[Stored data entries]
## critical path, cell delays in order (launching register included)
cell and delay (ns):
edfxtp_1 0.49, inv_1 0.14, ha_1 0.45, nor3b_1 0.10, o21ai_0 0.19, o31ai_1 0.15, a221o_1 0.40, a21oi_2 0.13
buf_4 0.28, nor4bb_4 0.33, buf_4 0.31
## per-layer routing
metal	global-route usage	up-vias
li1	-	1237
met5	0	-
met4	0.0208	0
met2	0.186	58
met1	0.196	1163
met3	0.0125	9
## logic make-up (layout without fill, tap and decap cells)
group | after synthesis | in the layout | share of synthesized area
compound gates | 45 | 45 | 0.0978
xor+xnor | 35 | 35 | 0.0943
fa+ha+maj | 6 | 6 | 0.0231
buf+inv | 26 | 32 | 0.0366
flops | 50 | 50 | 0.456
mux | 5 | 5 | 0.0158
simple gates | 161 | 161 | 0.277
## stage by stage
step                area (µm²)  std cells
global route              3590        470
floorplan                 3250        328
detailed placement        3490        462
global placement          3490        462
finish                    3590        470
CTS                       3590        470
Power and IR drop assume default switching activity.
`flow/run.sh`:
```
#!/bin/bash
# OpenROAD 26Q1-2900-gdf79404cd8, Yosys 0.63+post, stock flow scripts
make -C /OpenROAD-flow-scripts/flow DESIGN_CONFIG=/design/flow/config.mk WORK_HOME=/design/flow/orfs finish
```
`flow/config.mk`:
```
export PLATFORM = sky130hd
export DESIGN_NAME = alu
export DESIGN_NICKNAME = alu
export VERILOG_FILES = /design/flow/design.v
export SDC_FILE = /design/flow/constraint.sdc
export NUM_CORES = 4
export LEC_CHECK = 1
export CORE_UTILIZATION = 40
export SYNTH_HDL_FRONTEND = slang
```
`flow/constraint.sdc`:
```
current_design alu

set clk_period 6.9
set clk_io_pct 0.2

create_clock -name clk0 -period $clk_period [get_ports {phi}]

set non_clock_inputs [all_inputs -no_clocks]
set_input_delay [expr $clk_period * $clk_io_pct] -clock clk0 $non_clock_inputs
set_output_delay [expr $clk_period * $clk_io_pct] -clock clk0 [all_outputs]
```
`flow/design.v`:
```
// synopsys translate_off
`timescale 1ns / 1ns
// synopsys translate_on
package gate_boy_pkg;
    function integer clog2;
        input [31:0] value;
        integer i;
        begin
            clog2 = 32;
            for(i=31; i>0; i--) begin
                if (2**i >= value) begin
                    clog2 = i;
                end
            end
        end
    endfunction
    function integer cdiv;
        input [31:0] x;
        input [31:0] y;
        begin
            cdiv = (x + y - 1) / y;
        end
    endfunction
    localparam DATA_WIDTH = 8;
    localparam HALF_DATA_WIDTH = cdiv(DATA_WIDTH, 2);
    localparam OPCODE_WIDTH = 8;
    localparam ADDRESS_WIDTH = 16;
    localparam NUM_INSTRUCTIONS = 46;
    localparam INSTRUCTION_T_WIDTH = clog2(NUM_INSTRUCTIONS);
    localparam FLAG_WIDTH = 8;
    typedef enum logic [2:0] { 
        Z = 3'd7,
        N = 3'd6,
        H = 3'd5,
        C = 3'd4
    } flag_t;
    localparam NUM_ALU_OPS = 19;
    localparam ALU_OPS_T_WIDTH = clog2(NUM_ALU_OPS);
    typedef enum logic[ALU_OPS_T_WIDTH-1:0] { 
        ADD,
        INC,
        DEC,
        ADC,
        SUB,
        SBC,
        CP,
        AND,
        OR,
        XOR,
        RL,
        RLC,
        RR,
        RRC,      
        SL,
        SR,
        SRL
    } alu_ops_t;
    localparam NUM_IDU_OPS = 2;
    localparam IDU_OPS_T_WIDTH = clog2(NUM_IDU_OPS);
    typedef enum logic[IDU_OPS_T_WIDTH-1:0] { 
        INC16,
        DEC16
    } idu_ops_t;
endpackage
module alu (
    clk,     
    phi,     
    operand_A,
    operand_B,
    opcode,
    flags,
    result
);
    import gate_boy_pkg::*;
    input logic clk;
    input logic phi;  
    input logic [DATA_WIDTH-1:0] operand_A;
    input logic [DATA_WIDTH-1:0] operand_B;
    input alu_ops_t opcode;
    output logic [FLAG_WIDTH-1:0] flags;
    output logic [DATA_WIDTH-1:0] result;
    logic [DATA_WIDTH-1:0] next_result;
    logic [FLAG_WIDTH-1:0] next_flags;
    logic [HALF_DATA_WIDTH:0] tmp;
    always_comb begin
        next_result = result;
        next_flags = {flags[HALF_DATA_WIDTH-1:0], 4'b0000};
        case (opcode)
            ADD: begin
                {next_flags[C], next_result} = operand_A + operand_B;  
                next_flags[Z] = !next_result;
                next_flags[N] = 1'b0;
                tmp = operand_A[HALF_DATA_WIDTH-1:0] + operand_B[HALF_DATA_WIDTH-1:0];
                next_flags[H] = tmp[HALF_DATA_WIDTH];
            end
            ADC: begin
                {next_flags[C], next_result} = operand_A + operand_B + flags[C];  
                next_flags[Z] = !next_result;
                next_flags[N] = 1'b0;
                tmp = operand_A[HALF_DATA_WIDTH-1:0] + operand_B[HALF_DATA_WIDTH-1:0] + flags[C];
                next_flags[H] = tmp[HALF_DATA_WIDTH];
            end
            SUB: begin
                {next_flags[C], next_result} = operand_A - operand_B;  
                next_flags[Z] = !next_result;
                next_flags[N] = 1'b1;
                tmp = operand_A[HALF_DATA_WIDTH-1:0] - operand_B[HALF_DATA_WIDTH-1:0];
                next_flags[H] = tmp[HALF_DATA_WIDTH];                
            end
            SBC: begin
                {next_flags[C], next_result} = operand_A - operand_B - flags[C];  
                next_flags[Z] = !next_result;
                next_flags[N] = 1'b1;
                tmp = operand_A[HALF_DATA_WIDTH-1:0] - operand_B[HALF_DATA_WIDTH-1:0] - flags[C];;
                next_flags[H] = tmp[HALF_DATA_WIDTH];                
            end
            AND: begin
                next_result = operand_A & operand_B;  
                next_flags[Z] = !next_result;
                next_flags[N] = 1'b0;
                next_flags[H] = 1'b1;
                next_flags[C] = 1'b0;
            end
            OR: begin
                next_result = operand_A | operand_B;  
                next_flags[Z] = !next_result;
                next_flags[N] = 1'b0;
                next_flags[H] = 1'b0;
                next_flags[C] = 1'b0;
            end
            XOR: begin
                next_result = operand_A ^ operand_B;  
                next_flags[Z] = !next_result;
                next_flags[N] = 1'b0;
                next_flags[H] = 1'b0;
                next_flags[C] = 1'b0;
            end
            RLC: begin
                {next_flags[C], next_result} = {operand_A, operand_A[DATA_WIDTH-1]};
                next_flags[Z] = !next_result;
                next_flags[N] = 1'b0;
                next_flags[H] = 1'b0;
            end
            RL: begin
                {next_flags[C], next_result} = {operand_A, next_flags[C]};
                next_flags[Z] = !next_result;
                next_flags[N] = 1'b0;
                next_flags[H] = 1'b0;
            end
            RRC: begin
                {next_result, next_flags[C]} = {operand_A[0], operand_A};
                next_flags[Z] = !next_result;
                next_flags[N] = 1'b0;
                next_flags[H] = 1'b0;
            end
            RR: begin
                {next_result, next_flags[C]} = {next_flags[C], operand_A};
                next_flags[Z] = !next_result;
                next_flags[N] = 1'b0;
                next_flags[H] = 1'b0;
            end
            SL: begin
                {next_flags[C], next_result} = operand_A << 1;
                next_flags[Z] = !next_result;
                next_flags[N] = 1'b0;
                next_flags[H] = 1'b0;
            end
            SR: begin
                {next_result, next_flags[C]} = signed'(operand_A) >>> 1;
                next_flags[Z] = !next_result;
                next_flags[N] = 1'b0;
                next_flags[H] = 1'b0;
            end
            SRL: begin
                {next_result, next_flags[C]} = operand_A >> 1;
                next_flags[Z] = !next_result;
                next_flags[N] = 1'b0;
                next_flags[H] = 1'b0;
            end
        endcase        
    end
    always_ff @(posedge phi) begin
        result <= next_result[DATA_WIDTH-1:0];
        flags <= next_flags;
    end
endmodule
```
==> results.yml <==
# yosys + openroad results
clocking:
  cts_sinks: 12
  cts.clk_slew.worst_paths_ns: 0.05
  cts_buffer_depth: 2
  clock_latency_ns: 0.24
  htree_levels: 1
  post_cts_resized: 0
  cts.hold.buffers_added: 0
  cts_tree: "done"
  post-cts-setup-buffers: 0
  cts_root_buf: "clkbuf_8"
  numCtsBuffers: 3
sta:
  maxSlewViolCount: 0
  finClkSkew_ns: 0.00157
  setup-tns-final_ns: 0
  max_freq_mhz: 222
  setup_viol: 0
  layout_min_cycle_time_ns: 4.51
  slew_headroom_pct: 44.0
  rsz0062_at_grt: "false"
  worst_pin_slew_ns: 0.839
  hold_viol_final: 0
  period_used_pct: 65.3
yosys:
  ys.flop_type: "edfxtp_1"
  edf_count: 8
  ys_seq_share_pct: 12.3
  async_flop_share_pct: 0
  synthDistinctLibCells: 66
  numSynthFlops: 12
  yosys_warnings: 0
  yosysCellCount: 347
  synth_area_sq_um: 2590
  syn_inst: 347
  yosysChipArea_sq_um: 2590
  syn_avg_cell_area_sq_um: 7.48
pwr:
  vdd_drop_max_uv: 141
  total_power_mw: 0.393
  cellLeakagePower_nw: 1.17
  p_per_area_nw_per_um2: 132
floorplan:
  core_sq_um: 6100
  die-area_sq_um: 6810
  dieHeight_um: 82.5
  dieWidth_um: 82.5
  rows: 28
  io_pins: 39
  fp_util_pct: 42.6
critical_path:
  crit_required_ns: 6.87
  start_kind: "input pin"
  cpLargestDelayFamily: "buffers and inverters"
  rrSetupSlack_ns: 4.54
  end_kind: "register"
  reg2reg_to: "result[4]"
  cp_cell_sequence: "clkdlybuf4s50_1 > inv_1 > ha_1 > a211o_1 > o21ai_2 > xnor2_2 > and3_1 > nand3_1 > mux2_1 > a22oi_1 > nand3_1"
  slowest_delay_ns: 0.62
  ff2ff_path_depth: 9
  crit_path_frequent_cell: "nand3_1"
  r2r-start: "flags[4]"
  crit_path_top_delay_cell: "clkdlybuf4s50_1"
  path_buffers: 2
  path_max_fanout: 13
  critical_path_arrival_ns: 4.47
  critical_path_class: "in -> reg"
drt:
  num_antenna_cells: 0
  drtIter0Drc: 191
  vias: 2710
  first_pass_iters: 5
  routedWlPerCell_um: 18.0
  drc_errors: 0
  vias_per_cell: 6.13
  wl_mm: 7.96
  detail-route-antenna-nets: 0
cells_and_area:
  final_common_cell: "clkdlybuf4s50_1"
  drive_gt1_share_pct: 5.18
  lay_top_cells: "clkdlybuf4s50_1, nand2_1, ha_1, nor2_1, inv_1"
  fin_util_pct: 48.9
  area_growth_pct: 14.9
  instances_no_fill: 442
grt:
  antenna_found_initial: 0
  grt_max_degree: 20
  grt_pass1_wl_mm: 13.0
  grt_pass1_vias: 2513
  gr-total-overflow: 0
  grt_usage_pct: 25.9
place:
  place_hpwl_mm: 6.55
  dp.cells: 438
  port_buffers: 33
  place_congestion: 0.961
hold_path:
  holdPathEnd: "result[0]"
  hold_path_depth: 3
  hp-start: "flags[4]"
  holdCritPathClass: "reg -> reg"
flow_run:
  drv_cap: 0
  warnings: 42
outcome:
  status: "complete, no violations"
`./design.v`:
```
// synopsys translate_off
`timescale 1ns / 1ns
// synopsys translate_on
package gate_boy_pkg;
    function integer clog2;
        input [31:0] value;
        integer i;
        begin
            clog2 = 32;
            for(i=31; i>0; i--) begin
                if (2**i >= value) begin
                    clog2 = i;
                end
            end
        end
    endfunction
    function integer cdiv;
        input [31:0] x;
        input [31:0] y;
        begin
            cdiv = (x + y - 1) / y;
        end
    endfunction
    localparam DATA_WIDTH = 8;
    localparam HALF_DATA_WIDTH = cdiv(DATA_WIDTH, 2);
    localparam OPCODE_WIDTH = 8;
    localparam ADDRESS_WIDTH = 16;
    localparam NUM_INSTRUCTIONS = 46;
    localparam INSTRUCTION_T_WIDTH = clog2(NUM_INSTRUCTIONS);
    localparam FLAG_WIDTH = 8;
    typedef enum logic [2:0] { 
        Z = 3'd7,
        N = 3'd6,
        H = 3'd5,
        C = 3'd4
    } flag_t;
    localparam NUM_ALU_OPS = 19;
    localparam ALU_OPS_T_WIDTH = clog2(NUM_ALU_OPS);
    typedef enum logic[ALU_OPS_T_WIDTH-1:0] { 
        ADD,
        INC,
        DEC,
        ADC,
        SUB,
        SBC,
        CP,
        AND,
        OR,
        XOR,
        RL,
        RLC,
        RR,
        RRC,      
        SL,
        SR,
        SRL
    } alu_ops_t;
    localparam NUM_IDU_OPS = 2;
    localparam IDU_OPS_T_WIDTH = clog2(NUM_IDU_OPS);
    typedef enum logic[IDU_OPS_T_WIDTH-1:0] { 
        INC16,
        DEC16
    } idu_ops_t;
endpackage
module idu (
    clk,     
    phi,     
    operand,
    opcode,
    result
);
    import gate_boy_pkg::*;
    input logic clk;
    input logic phi;  
    input logic [2*DATA_WIDTH-1:0] operand;
    input idu_ops_t opcode;
    output logic [2*DATA_WIDTH-1:0] result;
    logic [2*DATA_WIDTH-1:0] next_result;
    always_comb begin
        next_result = {1'b0, result};
        case (opcode)
            INC16: begin
                next_result = operand + 1'b1;  
            end DEC16: begin
                next_result = operand - 1'b1;  
            end
        endcase        
    end
    always_ff @(posedge phi) begin
        result <= next_result[2*DATA_WIDTH-1:0];
    end
endmodule
```
`./run.sh`:
```
#!/bin/bash
# OpenROAD 26Q1-2900-gdf79404cd8, Yosys 0.63+post, stock flow scripts
make -C /OpenROAD-flow-scripts/flow DESIGN_CONFIG=/design/flow/config.mk WORK_HOME=/design/flow/orfs finish
```
`./config.mk`:
```
export PLATFORM = sky130hd
export DESIGN_NAME = idu
export DESIGN_NICKNAME = idu
export VERILOG_FILES = /design/flow/design.v
export SDC_FILE = /design/flow/constraint.sdc
export NUM_CORES = 4
export LEC_CHECK = 1
export CORE_AREA = 10 10 97 97
export DIE_AREA = 0 0 107 107
export SYNTH_HDL_FRONTEND = slang
```
`./constraint.sdc`:
```
current_design idu

set clk_period 5.4
set clk_io_pct 0.2

create_clock -name clk0 -period $clk_period [get_ports {phi}]

set non_clock_inputs [all_inputs -no_clocks]
set_input_delay [expr $clk_period * $clk_io_pct] -clock clk0 $non_clock_inputs
set_output_delay [expr $clk_period * $clk_io_pct] -clock clk0 [all_outputs]
```
==> results.sh <==
# source this file to load flow results
export IMPL_power_per_cell_area_mw_per_mm2=248
export IMPL_async_reset_ff_share_pct=0
export IMPL_worstSetupPathType="in2reg"
export IMPL_finalCritPeriodShare_pct=65.0
export IMPL_core_mm2=0.00729
export IMPL_path_clk_slew_ps=60
export IMPL_use_met1_pct=5.06
export IMPL_netlist_area_leader_share_pct=30.3
export IMPL_worstSetupStartpointType="primary input"
export IMPL_holdWs_ps=1420
export IMPL_gr_total_overflow=0
export IMPL_cts_made_buffers=3
export IMPL_grt_pass1_vias=967
export IMPL_grt_busiest_layer="met2"
export IMPL_clockRootBuffer="clkbuf_8"
export IMPL_ys_area_mm2=0.00106
export IMPL_synth_cells=117
export IMPL_top_regs="result: 16 flops"
export IMPL_power_frac_seq_pct=38.8
export IMPL_portBuffers=33
export IMPL_gp_congestion=0.862
export IMPL_largest_reg_flops=16
export IMPL_clkPwrFrac_pct=22.2
export IMPL_chipArea_mm2=0.0114
export IMPL_yosysTopAreaCell="dfxtp_1"
export IMPL_rsz0062_at_grt="false"
export IMPL_cts_setup_buffers=0
export IMPL_pwr_share_comb_pct=38.9
export IMPL_use_met3_pct=0.606
export IMPL_setup_viol=0
export IMPL_viasPerCell=3.86
export IMPL_ioPinCount=35
export IMPL_vias=970
export IMPL_ctsResizeCount=0
export IMPL_area_growth_pct=46.5
export IMPL_antenna_cells=0
export IMPL_post_dp_hpwl_um=2350
export IMPL_edf_count=0
export IMPL_cp_data_required_time_ps=5520
export IMPL_flop_cell="dfxtp_1"
export IMPL_switching_share_pct=26.0
export IMPL_critPathCaptureType="flop"
export IMPL_cts_htree_levels=1
export IMPL_drt_first_pass_iters=4
export IMPL_hold_class="in2reg"
export IMPL_yosys_top_cells_area="dfxtp_1 30%, ha_1 17%, xnor2_1 8.3%, a21oi_1 8.0%, xor2_1 4.1%"
export IMPL_crit_path_max_fanout=16
export IMPL_ys_seq_share_pct=30.3
export IMPL_top_register="result"
export IMPL_antenna_found_initial=0
export IMPL_drive_gt1_share_pct=5.26
export IMPL_routed_wl_um=2730
export IMPL_cts_tree="yes"
export IMPL_grt_max_degree=17
export IMPL_synth_area_mm2=0.00106
export IMPL_min_period_ps=3510
export IMPL_post_route_util_pct=21.2
export IMPL_final_cell_mix="33 x clkdlybuf4s50_1, 17 x a21oi_1, 16 x dfxtp_1"
export IMPL_fmax_ghz=0.285
export IMPL_die_h_um=107
export IMPL_syn_avg_cell_area_um2=9.04
export IMPL_die_x_um=107
export IMPL_grt_pass1_wl_um=4400
export IMPL_cellLeakagePower_nw=0.602
export IMPL_ys_types=31
export IMPL_post_route_drc_count=0
export IMPL_slew_viol_final=0
export IMPL_maxSlewHeadroom_pct=54.2
export IMPL_cts_buffer_depth=2
export IMPL_ys_cells=117
export IMPL_hold_violations=0
export IMPL_drv_cap=0
export IMPL_lay_top_count="clkdlybuf4s50_1"
export IMPL_holdBufCountCts=0
export IMPL_clock_sinks=16
export IMPL_row_count=31
export IMPL_arrival_ps=3620
export IMPL_grt_use_met2_pct=8.78
export IMPL_ir_drop_mv=0.0586
export IMPL_ys_warnings_count=0
export IMPL_track_usage_pct=4.57
export IMPL_wire_per_inst_um=10.9
export IMPL_outcome="complete, no violations"
export IMPL_fp_utilization_pct=14.5
export IMPL_warnings=26
export IMPL_ys_flops=16
export IMPL_dr_first_iter_drc_count=27
export IMPL_internal_power_mw=0.284
export IMPL_tightest_slew_ps=685
export IMPL_ant_nets=0
export IMPL_net_switching_power_mw=0.0998
export IMPL_tns_ps=0
-- power groups by stage --
stage | registers, mW | clock network (mW) | logic (mW)
global route | 0.152 | 0.0951 | 0.167
CTS | 0.149 | 0.0903 | 0.153
finish | 0.149 | 0.0853 | 0.149
-- cell families (layout without fill, tap and decap cells) --
| kind of cell | after synthesis | after routing | share of synthesized area (%) |
|---|---|---|---|
| AOI/OAI and AO/OA | 40 | 40 | 25.6 |
| xor gates and xnor gates | 15 | 15 | 12.4 |
| adders and majority gates | 15 | 15 | 18.5 |
| buffers and inverters | 6 | 41 | 2.13 |
| DFF | 16 | 16 | 30.3 |
| muxes | 1 | 1 | 0.947 |
| and+or+nand+nor | 24 | 24 | 10.2 |
-- synth_stat cells (2+ instances only) --
library cell  count
o21ai_0           6
a21o_1            2
o21bai_1          2
o211ai_1          3
nand2_1           8
xnor2_1          10
xor2_1            5
inv_1             4
a21oi_1          17
nand3_1           5
dfxtp_1          16
nor3_1            3
nor2_1            5
ha_1             14
-- worst max-delay path: stages --
cell and delay [ps]:
clkdlybuf4s50_1 780, fa_1 610, a21o_4 240, a311oi_2 370, o21ai_1 160, a311oi_1 300, nor3_1 80
-- final timing paths --
check | cells after the start | startpoint | endpoint | slack (ps)
setup / recovery | 7 | opcode | result[10]$_DFF_P_ | 1890
hold / removal | 2 | operand[0] | result[0]$_DFF_P_ | 1420
-- cell type report --
type | count | area, um^2
fillers | 823 | 5740
repair buffers | 33 | 330
well taps | 99 | 124
inverters | 5 | 18.8
flip-flops and latches | 16 | 320
multi-input cells | 95 | 714
clock buffers | 3 | 41.3
-- metrics by stage --
step	power, mW	worst slack [ps]	instance area, um^2	std cells
after global routing	0.414	1710	1550	251
after global placement	0.303	1610	1510	248
after detailed placement	0.303	1600	1510	248
after CTS	0.392	1860	1550	251
final	0.383	1890	1550	251
after floorplan	0.222	2740	1060	117
-- metal layers --
layer	up-vias	part of all wire [%]
met5	-	0
li1	495	-
met1	449	40
met3	4	4.7
met2	22	53
met4	0	2.3
No activity file was given, so power comes from the tool's default toggle rates.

* **Task to complete**: From the entries, report every line in which the string "finish" occurs.

* **Reply to the exercise**:
finish                    3590        470
make -C /OpenROAD-flow-scripts/flow DESIGN_CONFIG=/design/flow/config.mk WORK_HOME=/design/flow/orfs finish
make -C /OpenROAD-flow-scripts/flow DESIGN_CONFIG=/design/flow/config.mk WORK_HOME=/design/flow/orfs finish
finish | 0.149 | 0.0853 | 0.149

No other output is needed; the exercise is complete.